After this post, more than a few questions have been filtering through about the real difference between a minute paper and a learner evaluation survey (LEU), along with a bit of buzz about students being ‘over-surveyed’, and comments along the lines of “Isn’t a minute paper just another student survey?”. 

In short, no – minute papers and LEUs are quite distinct, with the core difference lying in their timing and the opportunities they provide educators for taking action on student learning.

There are a few similarities. Yes, both minute papers and LEUs ask students questions, and yes, both collect feedback from students about their experience. And yes, sure, both ‘survey’ students. However, they serve different pedagogical purposes.

A minute paper is a short, informal, and usually anonymous written reflection that students complete at the end of a class.

Typically, they contain a few open-ended questions that prompt students to summarise the main points of a lesson, identify what they learned, or express any questions or confusion they have. The teacher collects the papers and reviews them, using them to adjust the teaching strategies, clarify any misconceptions, or address any concerns in upcoming lessons.

As such, minute papers are formative assessment tools that help academics monitor students’ learning and progress in real-time.

One Minute paper worksheet

LEUs, on the other hand, are evaluation instruments administered at the end of a course or unit. Through a formal survey with Likert-scale ratings and open-ended responses, they’re aimed at capturing student satisfaction and experience across various elements like instruction quality, unit content, learning activities, and assessments.

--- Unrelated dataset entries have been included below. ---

What follows belongs to an exercise in optimizing a design on an open flow for small area, a short achievable clock period and few clock cycles; a production flow would make more cautious choices. Function was checked by simulation only, so behaviour that the tests miss may differ from the original. No activity file was given, so power comes from the tool's default toggle rates.

== before ==
## scc_lnkdec
module scc_lnkdec (
    input  wire        clk,
    input  wire        rst,
    input  wire        start,
    input  wire        use_crc,
    input  wire [31:0] rxlen,
    input  wire [31:0] explen,
    output wire        ready,
    output wire        done,
    output wire [31:0] nvalid,
    output wire [31:0] ninvalid,
    output wire [31:0] reclen,
    input  wire        in_valid,
    output wire        in_ready,
    input  wire [31:0] in_data,
    output wire        out_valid,
    input  wire        out_ready,
    output wire [31:0] out_data,
    output wire        vm_valid,
    input  wire        vm_ready,
    output wire [31:0] vm_data
);
export LEC_CHECK = 0
export CAP_MARGIN = 20
export CORE_MARGIN = 2
export CORE_UTILIZATION = 40
export PLACE_DENSITY = 0.6
export SETUP_SLACK_MARGIN = 5
export SLEW_MARGIN = 20
create_clock -name core_clock -period 10.0 [get_ports {clk}]
standard.sh (not shown) runs the stock make flow with config.mk's settings and CLKGATE_MAP_FILE= SYNTH_SCRIPT=/design/flow/synth_recipe.tcl, a recipe that flattens the netlist after the stock synthesis.
==> flow/flow/run.sh <==
#!/bin/bash
# Standard layout, with timing repair aimed at a larger setup margin.
bash standard.sh SETUP_SLACK_MARGIN=6 finish > standard.log 2>&1
The flow did not stop early for before: all stages ran, and the layout cleared the timing, design-rule and antenna checks.
Testbench counts of before, summed over its fixed seeds: cycles 5,984.
The inputs of after differ from those of before as listed below.
-- flow/design.v --
<<< before, line 61
    reg  [5:0]  lft;          
    reg  [2:0]  ph;           
    reg  [19:0] nw;           
    reg  [2:0]  anc;          
    reg         av;
>>> after, line 61
    reg  [5:0]  lft;          
    reg  [2:0]  ph;           
    reg  [34:0] aln;          
    reg  [2:0]  anc;          
    reg         av;
<<< before, line 102
                       (s0t >= 6'd7)  ? 3'd1 : 3'd0;
    wire [2:0]  ph_n = (ph >= 3'd3) ? ph - 3'd3 : ph + 3'd4;
    wire [19:0] s0nw = {ham_dec(s0sh[34:28]), ham_dec(s0sh[27:21]), ham_dec(s0sh[20:14]),
                        ham_dec(s0sh[13:7]), ham_dec(s0sh[6:0])};
    reg  [31:0] seq;
    always @* begin
>>> after, line 102
                       (s0t >= 6'd7)  ? 3'd1 : 3'd0;
    wire [2:0]  ph_n = (ph >= 3'd3) ? ph - 3'd3 : ph + 3'd4;
    wire [3:0] n0 = ham_dec(aln[34:28]);
    wire [3:0] n1 = ham_dec(aln[27:21]);
    wire [3:0] n2 = ham_dec(aln[20:14]);
    wire [3:0] n3 = ham_dec(aln[13:7]);
    wire [3:0] n4 = ham_dec(aln[6:0]);
    wire [19:0] nw = {n0, n1, n2, n3, n4};
    reg  [31:0] seq;
    always @* begin
<<< before, line 174
    wire [5:0]  tot  = {1'b0, ao} + {1'b0, cl};
    wire [51:0] f    = {acc, 20'd0} | ({cd, 32'd0} >> ao);
    wire [31:0] h_sub    = kk - {27'd0, h_raw};
    wire        kbig_n   = kbig && ((kk[4:0] >= h_raw) || (kk[31:6] != 26'd0));
    wire        av_n   = fire || (av && !s1go);
    wire [1:0]  qp     = s2go ? pop : 2'd0;
>>> after, line 178
    wire [5:0]  tot  = {1'b0, ao} + {1'b0, cl};
    wire [51:0] f    = {acc, 20'd0} | ({cd, 32'd0} >> ao);
    wire        h_borrow = (kk[4:0] < h_len);
    wire        kbig_n   = kbig && (!h_borrow || (kk[31:6] != 26'd0));
    wire        av_n   = fire || (av && !s1go);
    wire [1:0]  qp     = s2go ? pop : 2'd0;
<<< before, line 237
            end
            if (fire) begin
                nw   <= s0nw;
                anc  <= s0nc;
                lft  <= in_data[5:0];
>>> after, line 241
            end
            if (fire) begin
                aln  <= s0sh[34:0];
                anc  <= s0nc;
                lft  <= in_data[5:0];
<<< before, line 272
            end
            if (!mode_crc && s1push && !hz) begin
                kk   <= h_sub;
                kbig <= kbig_n;
                hz   <= h_fin;
>>> after, line 276
            end
            if (!mode_crc && s1push && !hz) begin
                kk   <= kk - {27'd0, h_len};
                kbig <= kbig_n;
                hz   <= h_fin;
Results
- before → after: die outline area saw an increase, number of cells on the critical path saw an increase, antenna violation net count after detailed routing saw little to no change.
- On core utilization, the higher figure sits with after, not before.
- Share of power burned in the clock network delta for after relative to before: 2.2 points lower
Testbench counts of after, summed over its fixed seeds: cycles 5,984.

## separate check: timing with driven ports
Ports are ideal in the flow. The routed layouts listed here were re-timed in OpenROAD. Step 1 (the two cells are an assumption about what drives the block):
set clk [get_ports {clk}]
set_driving_cell -lib_cell sky130_fd_sc_hd__clkbuf_16 $clk
set_driving_cell -lib_cell sky130_fd_sc_hd__buf_2 [delete_from_list [all_inputs] $clk]
Step 2 adds t to the input delays and takes it off the output delays; t is the mean of the earliest and latest rising clock arrival at the registers after step 1. Input paths then give back, and output paths get back, about the clock's delay inside the block. Three values: no drivers, after step 1, after step 2; two values: the first two.
run	shift t [ns]	slack for setup (ns)	worst hold slack (ns)	pins driven straight from the clock port
before	0.663	6.043 / 6.086 / 5.423	0.484 / 0.484 / 0.484	1
after	0.673	6.002 / 6.002 / 5.413	0.504 / 0.504 / 0.504	1
After both steps every run listed still meets setup and hold. For before, which loses most, drivers alone change the setup slack by +0.043 ns; drivers and shift together by -0.620 ns.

Unit convenors and course directors analyse this feedback from their now-past students to identify areas for improvement and inform enhancements for future iterations of a unit or course.

The key words here are past and future: LEUs are tools that help convenors and directors evaluate the overall effectiveness of a unit or course, and its impact on past students in order to shape the learning of future students. 

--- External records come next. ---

Source: an optimization exercise on an open RTL-to-GDS flow (aim: small area, a short achievable clock period and few clock cycles). Production flows keep margins and buffers that such runs may drop.
Only simulation tests tie the RTL to the original design; equivalence was not proved.
No activity file was given, so power comes from the tool's default toggle rates.

## scc_chinj
module scc_chinj (
    input  wire        clk,
    input  wire        rst,
    input  wire        start,
    input  wire        seed_load,
    input  wire [31:0] seed_in,
    input  wire [31:0] txlen,
    input  wire [31:0] window,
    output wire        ready,
    output wire        done,
    output wire [31:0] seed_out,
    output wire [31:0] nflip,
    input  wire        in_valid,
    output wire        in_ready,
    input  wire [31:0] in_data,
    output wire        out_valid,
    input  wire        out_ready,
    output wire [31:0] out_data
);
    localparam [1:0] S_IDLE  = 2'd0,
                     S_SETUP = 2'd1,
                     S_RUN   = 2'd2,
                     S_DONE  = 2'd3;
    function [31:0] lstep(input [31:0] l);
        lstep = {l[30:0], l[31] ^ l[21] ^ l[1] ^ l[0]};
    endfunction
    function [31:0] lstep4(input [31:0] l);
        lstep4 = lstep(lstep(lstep(lstep(l))));
    endfunction
    function [31:0] lstep8(input [31:0] l);
        lstep8 = lstep4(lstep4(l));
    endfunction
    function [12:0] sub12(input [11:0] a, input [11:0] b);
        reg [11:0] g, p, G, P;
        integer i, lv, k;
        begin
            g = ~a & b;
            p = ~(a ^ b);
            G = g; P = p;
            for (lv = 1; lv < 12; lv = lv * 2)
                for (i = 11; i >= 0; i = i - 1)
                    if ((i / lv) % 2 == 1) begin
                        k = (i / lv) * lv - 1;
                        G[i] = G[i] | (P[i] & G[k]);
                        P[i] = P[i] & P[k];
                    end
            sub12 = {G[11], a ^ b ^ {G[10:0], 1'b0}};
        end
    endfunction
    function [33:0] add33(input [32:0] a, input [32:0] b, input ci);
        reg [32:0] g, p, G, P;
        integer i, lv, k;
        begin
            g = a & b;
            p = a ^ b;
            G = g; P = p;
            G[0] = g[0] | (p[0] & ci);
            for (lv = 1; lv < 33; lv = lv * 2)
                for (i = 32; i >= 0; i = i - 1)
                    if ((i / lv) % 2 == 1) begin
                        k = (i / lv) * lv - 1;
                        G[i] = G[i] | (P[i] & G[k]);
                        P[i] = P[i] & P[k];
                    end
            add33 = {G[32], p ^ {G[31:0], ci}};
        end
    endfunction
    function [31:0] inc32(input [31:0] x);
        reg [31:0] A;
        integer i, lv, k;
        begin
  ...
Size in the first run: roughly 3000 cells after synthesis.
export LEC_CHECK = 0
export CAP_MARGIN = 20
export CORE_MARGIN = 2
export CORE_UTILIZATION = 60
export PLACE_DENSITY = 0.7
export SETUP_SLACK_MARGIN = 4
export SLEW_MARGIN = 20
create_clock -name core_clock -period 10.0 [get_ports {clk}]
run.sh (not shown) runs the stock make flow with config.mk's settings and CLKGATE_MAP_FILE= SYNTH_SCRIPT=/design/flow/synth_recipe.tcl, a recipe that flattens the netlist after the stock synthesis.
The starting point completed without violations.
Testbench counts at the start, summed over its fixed seeds: cycles 20,115.
Rerun with:
--- a/flow/design.v
+++ b/flow/design.v
@@ -168,26 +168,25 @@
     end
     wire [9:0]  l10   = wl[9:0];
     wire [9:0]  c0_in = p0 ? 10'd0 : r0;
     wire [9:0]  c0_m  = r4step(c0_in, b0[3:2], l10, l3);
     wire [9:0]  c0    = r4step(c0_m,  b0[1:0], l10, l3);
     wire [9:0]  c1_in = p0 ? r0 : r1;
     wire [9:0]  c1_m  = r4step(c1_in, b1[3:2], l10, l3);
     wire [9:0]  c1    = r4step(c1_m,  b1[1:0], l10, l3);
     wire [32:0] sub_a = sl ? {fp, sbit} : {1'b0, rl};
     wire [33:0] sub_r = add33(sub_a, ~{1'b0, wl}, 1'b1);
     wire        sub_b = !sub_r[33];                  
     wire [31:0] s_rem = sub_b ? sub_a[31:0] : sub_r[31:0];
-    wire        lastx    = (state == S_RUN) && ov && lastq && out_ready;
-    wire        acc      = (state == S_IDLE || state == S_DONE || lastx) && start;
+    wire        acc      = (state == S_IDLE || state == S_DONE) && start;
     wire        setup    = (state == S_SETUP);
     wire        running  = (state == S_RUN);
     wire        load     = in_valid && !bfull && (setup || running);
     wire        emit     = ov && out_ready && running;
     wire        cand     = running && (bfull || load);    
     wire        ofree    = !ov || out_ready;
     wire        fhit     = fpend && (fp[31:5] == 27'd0);
     wire        fapply   = fhit && cand;
     wire        wpend    = act || a0 || a1 || resv || sl;
     wire        wdone    = !wpend || (gp[31:5] != 27'd0);
     wire [31:0] fmask    = 32'h8000_0000 >> fp[4:0];
     wire        lastword = (wcnt == 27'd0) || (wcnt == 27'd1 && !part);
@@ -206,41 +205,41 @@
     wire        repl     = act && fv && rlt && running && pidle && !resv && !sl;
     wire        sfin     = sl && (scnt == 6'd32);
     wire        sbitc    = sl && !sfin;
     wire        sgo      = act && fv && !narrow && !rlt && running && pidle && !resv &&
                            !sl && !fpend && (gp[31:5] == 27'd0);
     wire        hand     = xfer || sfin;                
     wire        dstart   = go0 || sgo;                  
     wire [31:0] fs_a     = sl ? fp : gp;
     wire [9:0]  fs_b     = sl ? {5'd0, gp[4:0]} : res;
     wire [32:0] f_sum    = add33({1'b0, fs_a}, {23'd0, fs_b}, 1'b0);
     wire [32:0] g_sum    = add33({1'b0, gp}, {1'b0, wl}, 1'b0);
     wire [11:0] l3_new   = add33({23'd0, wl[9:0]}, {22'd0, wl[9:0], 1'b0}, 1'b0);
-    assign ready     = (state == S_IDLE) || (state == S_DONE) || lastx;
-    assign done      = (state == S_DONE) || lastx;
+    assign ready     = (state == S_IDLE) || (state == S_DONE);
+    assign done      = (state == S_DONE);
     assign seed_out  = lf;
     assign nflip     = nflip_r;
     assign in_ready  = !bfull;
     assign out_valid = ov;
     assign out_data  = out_r;
     always @(posedge clk) begin
         if (rst)
             state <= S_IDLE;
         else if (acc)
             state <= S_SETUP;
         else if (setup)
             state <= (rl == 32'd0) ? S_DONE : S_RUN;
         else if (running) begin
-            if (lastx)
-                state <= S_IDLE;
+            if (emit && lastq)
+                state <= S_DONE;
         end else
             state <= S_IDLE;
     end
     always @(posedge clk) begin
         l3     <= l3_new;
         narrow <= (wl[31:10] == 22'd0);
         rle    <= sub_b || (rl == wl);
         rlt    <= sub_b;
         fv     <= !(acc || dstart || repl || sl);
     end
     always @(posedge clk) begin
         if (rst || acc)
Final cell count went up by 0.79%.
Flip-flop and latch count is unchanged.
Utilization went up by 0.72 points.
Design area went up by 0.79%.
Worst setup slack loses 170 ps.
Area after synthesis went down by 0.66%.
Die area went down by 0.65%.
Routed wire length went down by 2.6%.
Count of clock-buffer cells in the layout went up by 5.
Non-clock buffer count went up by 19.
Critical path depth went up by 2.
First-iteration DRC count went up by 15%.
Testbench counts after the change, summed over its fixed seeds: cycles 20,307.

== alpha ==
The RTL this note starts from:
==> flow/design.v <==
module scc_chinj (
    input  wire        clk,
    input  wire        rst,
    input  wire        start,
    input  wire        seed_load,
    input  wire [31:0] seed_in,
    input  wire [31:0] txlen,
    input  wire [31:0] window,
    output wire        ready,
    output wire        done,
    output wire [31:0] seed_out,
    output wire [31:0] nflip,
    input  wire        in_valid,
    output wire        in_ready,
    input  wire [31:0] in_data,
    output wire        out_valid,
    input  wire        out_ready,
    output wire [31:0] out_data
);
    localparam [1:0] S_IDLE  = 2'd0,
                     S_SETUP = 2'd1,
                     S_RUN   = 2'd2,
                     S_DONE  = 2'd3;
    function [31:0] lstep(input [31:0] l);
        lstep = {l[30:0], l[31] ^ l[21] ^ l[1] ^ l[0]};
    endfunction
    function [31:0] lstep4(input [31:0] l);
        lstep4 = lstep(lstep(lstep(lstep(l))));
    endfunction
    function [31:0] lstep16(input [31:0] l);
        lstep16 = lstep4(lstep4(lstep4(lstep4(l))));
    endfunction
    function [12:0] sub12(input [11:0] a, input [11:0] b);
        reg [11:0] g, p, G, P;
        integer i, lv, k;
        begin
            g = ~a & b;
            p = ~(a ^ b);
            G = g; P = p;
            for (lv = 1; lv < 12; lv = lv * 2)
                for (i = 11; i >= 0; i = i - 1)
                    if ((i / lv) % 2 == 1) begin
                        k = (i / lv) * lv - 1;
                        G[i] = G[i] | (P[i] & G[k]);
                        P[i] = P[i] & P[k];
                    end
            sub12 = {G[11], a ^ b ^ {G[10:0], 1'b0}};
        end
    endfunction
    function [33:0] add33(input [32:0] a, input [32:0] b, input ci);
        reg [32:0] g, p, G, P;
        integer i, lv, k;
        begin
            g = a & b;
            p = a ^ b;
            G = g; P = p;
            G[0] = g[0] | (p[0] & ci);
            for (lv = 1; lv < 33; lv = lv * 2)
                for (i = 32; i >= 0; i = i - 1)
                    if ((i / lv) % 2 == 1) begin
                        k = (i / lv) * lv - 1;
                        G[i] = G[i] | (P[i] & G[k]);
                        P[i] = P[i] & P[k];
                    end
            add33 = {G[32], p ^ {G[31:0], ci}};
        end
    endfunction
    function [31:0] inc32(input [31:0] x);
        reg [31:0] A;
        integer i, lv, k;
        begin
            A = x;
            for (lv = 1; lv < 32; lv = lv * 2)
                for (i = 31; i >= 0; i = i - 1)
                    if ((i / lv) % 2 == 1) begin
                        k = (i / lv) * lv - 1;
                        A[i] = A[i] & A[k];
                    end
            inc32 = x ^ {A[30:0], 1'b1};
        end
    endfunction
    function [26:0] dec27(input [26:0] x);
        reg [26:0] A;
        integer i, lv, k;
        begin
            A = ~x;
            for (lv = 1; lv < 27; lv = lv * 2)
                for (i = 26; i >= 0; i = i - 1)
                    if ((i / lv) % 2 == 1) begin
                        k = (i / lv) * lv - 1;
                        A[i] = A[i] & A[k];
                    end
            dec27 = x ^ {A[25:0], 1'b1};
        end
    endfunction
    function [9:0] r4step(input [9:0] r, input [1:0] d, input [9:0] l, input [11:0] l3);
        reg [11:0] t;
        reg [12:0] d1, d2, d3;
        begin
            t  = {r, d};
            d1 = sub12(t, {2'b00, l});
            d2 = sub12(t, {1'b0, l, 1'b0});
            d3 = sub12(t, l3);
            r4step = !d3[12] ? d3[9:0] : !d2[12] ? d2[9:0] : !d1[12] ? d1[9:0] : t[9:0];
        end
    endfunction
    reg  [1:0]  state;
    reg  [31:0] lf;          
    reg  [31:0] nflip_r;
    reg  [31:0] wl;          
    reg  [31:0] rl;          
    reg  [31:0] gp;          
    reg  [31:0] fp;          
    reg  [31:0] buf_r;       
    reg  [31:0] out_r;       
    reg         lastq;       
    reg  [26:0] wcnt;        
    reg         part;        
    reg  [11:0] l3;          
    reg         narrow;      
    reg         rle;         
    reg         rlt;         
    reg         fv;          
    reg         act;         
    reg         a0, a1, a2, a3;    
    reg         ph;          
    reg  [9:0]  r0, r1, r2, r3;    
    reg  [7:0]  k1, k2, k3;        
    reg  [7:0]  h2, h3, g3;        
    reg  [9:0]  res;         
    reg         resv;
    reg         sl;          
    reg  [5:0]  scnt;        
    reg         fpend;       
    reg         bfull;
    reg         ov;
    wire [31:0] lf16 = lstep16(lf);
    reg  [31:0] lf_d;
    reg         ph_d;
    reg         a0_d;
    reg  [5:0]  scnt_d;
    reg  [3:0]  b0;
    reg         sbit;
    wire [31:0] lf16_d = lstep16(lf_d);
    always @(posedge clk) begin
        b0   <= ph_d ? lf_d[11:8] : lf16_d[15:12];
        sbit <= lf16_d[~scnt_d[3:0]];
    end
    wire [9:0]  l10   = wl[9:0];
    wire [9:0]  c0_in = r0;
    wire [9:0]  c0_m  = r4step(c0_in, b0[3:2], l10, l3);
    wire [9:0]  c0    = r4step(c0_m,  b0[1:0], l10, l3);
    wire [9:0]  c1_in = r1;
    wire [9:0]  c1_m  = r4step(c1_in, k1[7:6], l10, l3);
    wire [9:0]  c1    = r4step(c1_m,  k1[5:4], l10, l3);
    wire [9:0]  c2_in = r2;
    wire [9:0]  c2_m  = r4step(c2_in, k2[7:6], l10, l3);
    wire [9:0]  c2    = r4step(c2_m,  k2[5:4], l10, l3);
    wire [9:0]  c3_in = r3;
    wire [9:0]  c3_m  = r4step(c3_in, k3[7:6], l10, l3);
    wire [9:0]  c3    = r4step(c3_m,  k3[5:4], l10, l3);
    wire [32:0] sub_a = sl ? {fp, sbit} : {1'b0, rl};
    wire [33:0] sub_r = add33(sub_a, ~{1'b0, wl}, 1'b1);
    wire        sub_b = !sub_r[33];                  
    wire [31:0] s_rem = sub_b ? sub_a[31:0] : sub_r[31:0];
    wire        lastx    = (state == S_RUN) && ov && lastq && out_ready;
    wire        acc      = (state == S_IDLE || state == S_DONE || lastx) && start;
    wire        setup    = (state == S_SETUP);
    wire        running  = (state == S_RUN);
    wire        load     = in_valid && !bfull && (setup || running);
    wire        emit     = ov && out_ready && running;
    wire        cand     = running && (bfull || load);    
    wire        ofree    = !ov || out_ready;
    wire        fhit     = fpend && (fp[31:5] == 27'd0);
    wire        fapply   = fhit && cand;
    wire        wpend    = act || a0 || a1 || a2 || a3 || resv || sl;
    wire        wdone    = !wpend || (gp[31:5] != 27'd0);
    wire [31:0] fmask    = 32'h8000_0000 >> fp[4:0];
    wire        lastword = (wcnt == 27'd0) || (wcnt == 27'd1 && !part);
    wire [31:0] gp_dec   = {dec27(gp[31:5]), gp[4:0]};
    wire [31:0] fp_dec   = {dec27(fp[31:5]), fp[4:0]};
    wire        ffree    = !fpend || fapply;
    wire        xfer     = resv && ffree && running;
    wire        move     = cand && wdone && ofree && !xfer;
    wire [31:0] cword    = (bfull ? buf_r : in_data) ^ (fapply ? fmask : 32'd0);
    wire        pend     = ph;
    wire        stall    = a3 && pend && resv && !xfer;
    wire        pidle    = !a0 && !a1 && !a2 && !a3;
    wire        adv      = !pidle && !stall && running;
    wire        bound    = adv && pend;                 
    wire        can0     = act && fv && narrow && !rlt && running;
    wire        go0      = can0 && (pidle || (pend && !stall));
    wire        repl     = act && fv && rlt && running && pidle && !resv && !sl;
    wire        sfin     = sl && (scnt == 6'd32);
    wire        sbitc    = sl && !sfin;
    wire        sgo      = act && fv && !narrow && !rlt && running && pidle && !resv &&
                           !sl && !fpend && (gp[31:5] == 27'd0);
    wire        hand     = xfer || sfin;                
    wire        dstart   = go0 || sgo;                  
    wire [31:0] fs_a     = sl ? fp : gp;
    wire [9:0]  fs_b     = sl ? {5'd0, gp[4:0]} : res;
    wire [32:0] f_sum    = add33({1'b0, fs_a}, {23'd0, fs_b}, 1'b0);
    wire [32:0] g_sum    = add33({1'b0, gp}, {1'b0, wl}, 1'b0);
    wire [11:0] l3_new   = add33({23'd0, wl[9:0]}, {22'd0, wl[9:0], 1'b0}, 1'b0);
    assign ready     = (state == S_IDLE) || (state == S_DONE) || lastx;
    assign done      = (state == S_DONE) || lastx;
    assign seed_out  = lf;
    assign nflip     = nflip_r;
    assign in_ready  = !bfull;
    assign out_valid = ov;
    assign out_data  = out_r;
    always @(posedge clk) begin
        if (rst)
            state <= S_IDLE;
        else if (acc)
            state <= S_SETUP;
        else if (setup)
            state <= (rl == 32'd0) ? S_DONE : S_RUN;
        else if (running) begin
            if (lastx)
                state <= S_IDLE;
        end else
            state <= S_IDLE;
    end
    always @(posedge clk) begin
        l3     <= l3_new;
        narrow <= (wl[31:10] == 22'd0);
        rle    <= sub_b || (rl == wl);
        rlt    <= sub_b;
        fv     <= !(acc || dstart || repl || sl);
    end
    always @(posedge clk) begin
        if (rst || acc)
            act <= 1'b0;
        else if (setup)
            act <= (wl != 32'd0) && (rl != 32'd0);
        else if (dstart && rle)
            act <= 1'b0;
    end
    always @* begin
        if (rst || acc) begin
            a0_d = 1'b0;
            ph_d = 1'b0;
        end else if (go0) begin
            a0_d = 1'b1;
            ph_d = 1'b0;
        end else begin
            a0_d = bound ? 1'b0 : a0;
            ph_d = adv ? !ph : ph;
        end
    end
    always @(posedge clk) begin
        a0 <= a0_d;
        ph <= ph_d;
        if (rst || acc) begin
            a1 <= 1'b0;
            a2 <= 1'b0;
            a3 <= 1'b0;
        end else if (bound) begin
            a1 <= a0;
            a2 <= a1;
            a3 <= a2;
        end
    end
    always @(posedge clk) begin
        if (bound) begin
            k1 <= lf_d[23:16];
            h2 <= lf_d[15:8];
            k2 <= h2;
            h3 <= lf_d[7:0];
            g3 <= h3;
            k3 <= g3;
        end else if (adv) begin
            k1 <= {k1[3:0], 4'd0};
            k2 <= {k2[3:0], 4'd0};
            k3 <= {k3[3:0], 4'd0};
        end
    end
    always @(posedge clk) begin
        if (rst || acc)
            resv <= 1'b0;
        else if (bound && a3)
            resv <= 1'b1;
        else if (xfer)
            resv <= 1'b0;
    end
    always @(posedge clk) begin
        if (rst || acc)
            sl <= 1'b0;
        else if (sgo)
            sl <= 1'b1;
        else if (sfin)
            sl <= 1'b0;
    end
    always @* begin
        if (sgo)
            scnt_d = 6'd0;
        else if (sbitc)
            scnt_d = scnt + 6'd1;
        else
            scnt_d = scnt;
    end
    always @(posedge clk) scnt <= scnt_d;
    always @(posedge clk) begin
        if (rst || acc)
            fpend <= 1'b0;
        else if (hand)
            fpend <= 1'b1;
        else if (fapply)
            fpend <= 1'b0;
    end
    always @(posedge clk) begin
        if (rst || acc)
            bfull <= 1'b0;
        else if (move)
            bfull <= 1'b0;
        else if (load)
            bfull <= 1'b1;
    end
    always @(posedge clk) begin
        if (rst || acc)
            ov <= 1'b0;
        else if (move)
            ov <= 1'b1;
        else if (emit)
            ov <= 1'b0;
    end
    always @(posedge clk) begin
        if (acc)
            part <= (txlen[4:0] != 5'd0);
        else if (move && wcnt == 27'd0)
            part <= 1'b0;
    end
    always @* begin
        if (rst)
            lf_d = 32'd1;
        else if (acc && seed_load)
            lf_d = seed_in;
        else if ((adv && a0) || (sbitc && scnt[3:0] == 4'd15))
            lf_d = lf16;
        else
            lf_d = lf;
    end
    always @(posedge clk) lf <= lf_d;
    always @(posedge clk) begin
        if (bound || go0)
            r0 <= 10'd0;
        else if (adv && a0)
            r0 <= c0;
    end
    always @(posedge clk) if (bound ? a0 : (adv && a1)) r1 <= bound ? c0 : c1;
    always @(posedge clk) if (bound ? a1 : (adv && a2)) r2 <= bound ? c1 : c2;
    always @(posedge clk) if (bound ? a2 : (adv && a3)) r3 <= bound ? c2 : c3;
    always @(posedge clk) if (bound && a3) res <= c3;
    always @(posedge clk) begin
        if (acc)
            wl <= window;
        else if (repl)
            wl <= rl;
    end
    always @(posedge clk) begin
        if (acc)
            rl <= txlen;
        else if (dstart)
            rl <= sub_r[31:0];
    end
    always @(posedge clk) begin
        if (acc)
            wcnt <= txlen[31:5];
        else if (move && wcnt != 27'd0)
            wcnt <= dec27(wcnt);
    end
    always @(posedge clk) begin
        if (rst)
            nflip_r <= 32'd0;
        else if (acc || hand)
            nflip_r <= acc ? 32'd0 : inc32(nflip_r);
    end
    always @(posedge clk) begin
        if (acc || hand || move)
            gp <= acc ? 32'd0 : hand ? g_sum[31:0] : gp_dec;
    end
    always @(posedge clk) begin
        if (hand || move || sgo || sbitc)
            fp <= hand ? f_sum[31:0] : move ? fp_dec : (sgo ? 32'd0 : s_rem);
    end
    always @(posedge clk) begin
        if (cand || load)
            buf_r <= cword;
    end
    always @(posedge clk) begin
        if (move)
            out_r <= cword;
    end
    always @(posedge clk) begin
        if (rst || acc)
            lastq <= 1'b0;
        else if (move)
            lastq <= lastword;
    end
endmodule
clock: 10.0 ns
lec_check: 0
cap_margin: 20
core_margin: 2
core_utilization: 60
place_density: 0.7
setup_slack_margin: 3.5
slew_margin: 20
Testbench counts of alpha, summed over its fixed seeds: cycles 13,330.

While both types of feedback are valuable and necessary for teaching, they address different needs and enable different types of action. Minute papers enable educators to be responsive and nimble, making changes in the moment to support current students’ learning. LEUs equip teachers and convenors to make more systemic improvements over time to benefit subsequent cohorts.

In essence, minute papers ask students “What did you learn today?”, enabling in-the-moment course correction. LEUs ask students “How was your overall learning experience?”, shaping future curriculum revision. Understanding the difference is key to leveraging each effectively.

Acknowledgments: Thanks to Dr Mathew Hillier for his comments that helped clarify the differences between a minute paper and a learner evaluation survey.